▶ **DATA SHOWN**:
$ cat src/rtl/demux_route_sequencer_pkg.sv
// Shared types and default sizing for the demux route sequencer.
package demux_route_pkg;

  localparam int CH_W_DEF  = 3;
  localparam int LEN_W_DEF = 4;
  localparam int DEPTH_DEF = 4;

  typedef enum logic [1:0] {
    st_idle  = 2'd0,
    st_drive = 2'd1,
    st_guard = 2'd2
  } state_t;

  // Routing command as it sits in the FIFO, sized at the default widths.
  typedef struct packed {
    logic [CH_W_DEF-1:0]  ch;
    logic [LEN_W_DEF-1:0] len;
  } cmd_t;

endpackage

$ cat src/rtl/demux_route_sequencer_if.sv
// Command valid/ready channel into the route sequencer.
interface demux_route_sequencer_if #(
  parameter int CH_W  = 3,
  parameter int LEN_W = 4
) ();

  logic             cmd_valid;
  logic             cmd_ready;
  logic [CH_W-1:0]  cmd_ch;
  logic [LEN_W-1:0] cmd_len;

  modport master (
    output cmd_valid,
    output cmd_ch,
    output cmd_len,
    input  cmd_ready
  );

  modport slave (
    input  cmd_valid,
    input  cmd_ch,
    input  cmd_len,
    output cmd_ready
  );

endinterface

$ cat src/rtl/demux_route_sequencer_cmd_fifo.sv
// Synchronous command FIFO; push and pop are ignored when full/empty.
module cmd_fifo #(
  parameter int W     = 7,
  parameter int DEPTH = 4
) (
  input  logic         clk,
  input  logic         rst,
  input  logic         push,
  input  logic [W-1:0] wdata,
  input  logic         pop,
  output logic [W-1:0] rdata,
  output logic         full,
  output logic         empty
);

  localparam int AW = $clog2(DEPTH);

  logic [W-1:0]  mem [DEPTH];
  logic [AW-1:0] wr_ptr;
  logic [AW-1:0] rd_ptr;
  logic [AW:0]   occ;
  logic          do_push;
  logic          do_pop;

  assign full    = (occ == (AW+1)'(DEPTH));
  assign empty   = (occ == '0);
  assign do_push = push && !full;
  assign do_pop  = pop && !empty;
  assign rdata   = mem[rd_ptr];

  // Storage write; contents need no reset since occupancy guards reads.
  always_ff @(posedge clk) begin
    if (do_push) begin
      mem[wr_ptr] <= wdata;
    end
  end

  // Pointers wrap naturally because DEPTH is a power of two.
  always_ff @(posedge clk) begin
    if (rst) begin
      wr_ptr <= '0;
      rd_ptr <= '0;
      occ    <= '0;
    end else begin
      if (do_push) wr_ptr <= wr_ptr + AW'(1);
      if (do_pop)  rd_ptr <= rd_ptr + AW'(1);
      case ({do_push, do_pop})
        2'b10:   occ <= occ + (AW+1)'(1);
        2'b01:   occ <= occ - (AW+1)'(1);
        default: occ <= occ;
      endcase
    end
  end

endmodule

▶ **TASK TO COMPLETE**: Line by line, transcribe the material exactly.

▶ **YOUR RESPONSE**:
$ cat src/rtl/demux_route_sequencer_pkg.sv
// Shared types and default sizing for the demux route sequencer.
package demux_route_pkg;

  localparam int CH_W_DEF  = 3;
  localparam int LEN_W_DEF = 4;
  localparam int DEPTH_DEF = 4;

  typedef enum logic [1:0] {
    st_idle  = 2'd0,
    st_drive = 2'd1,
    st_guard = 2'd2
  } state_t;

  // Routing command as it sits in the FIFO, sized at the default widths.
  typedef struct packed {
    logic [CH_W_DEF-1:0]  ch;
    logic [LEN_W_DEF-1:0] len;
  } cmd_t;

endpackage

$ cat src/rtl/demux_route_sequencer_if.sv
// Command valid/ready channel into the route sequencer.
interface demux_route_sequencer_if #(
  parameter int CH_W  = 3,
  parameter int LEN_W = 4
) ();

  logic             cmd_valid;
  logic             cmd_ready;
  logic [CH_W-1:0]  cmd_ch;
  logic [LEN_W-1:0] cmd_len;

  modport master (
    output cmd_valid,
    output cmd_ch,
    output cmd_len,
    input  cmd_ready
  );

  modport slave (
    input  cmd_valid,
    input  cmd_ch,
    input  cmd_len,
    output cmd_ready
  );

endinterface

$ cat src/rtl/demux_route_sequencer_cmd_fifo.sv
// Synchronous command FIFO; push and pop are ignored when full/empty.
module cmd_fifo #(
  parameter int W     = 7,
  parameter int DEPTH = 4
) (
  input  logic         clk,
  input  logic         rst,
  input  logic         push,
  input  logic [W-1:0] wdata,
  input  logic         pop,
  output logic [W-1:0] rdata,
  output logic         full,
  output logic         empty
);

  localparam int AW = $clog2(DEPTH);

  logic [W-1:0]  mem [DEPTH];
  logic [AW-1:0] wr_ptr;
  logic [AW-1:0] rd_ptr;
  logic [AW:0]   occ;
  logic          do_push;
  logic          do_pop;

  assign full    = (occ == (AW+1)'(DEPTH));
  assign empty   = (occ == '0);
  assign do_push = push && !full;
  assign do_pop  = pop && !empty;
  assign rdata   = mem[rd_ptr];

  // Storage write; contents need no reset since occupancy guards reads.
  always_ff @(posedge clk) begin
    if (do_push) begin
      mem[wr_ptr] <= wdata;
    end
  end

  // Pointers wrap naturally because DEPTH is a power of two.
  always_ff @(posedge clk) begin
    if (rst) begin
      wr_ptr <= '0;
      rd_ptr <= '0;
      occ    <= '0;
    end else begin
      if (do_push) wr_ptr <= wr_ptr + AW'(1);
      if (do_pop)  rd_ptr <= rd_ptr + AW'(1);
      case ({do_push, do_pop})
        2'b10:   occ <= occ + (AW+1)'(1);
        2'b01:   occ <= occ - (AW+1)'(1);
        default: occ <= occ;
      endcase
    end
  end

endmodule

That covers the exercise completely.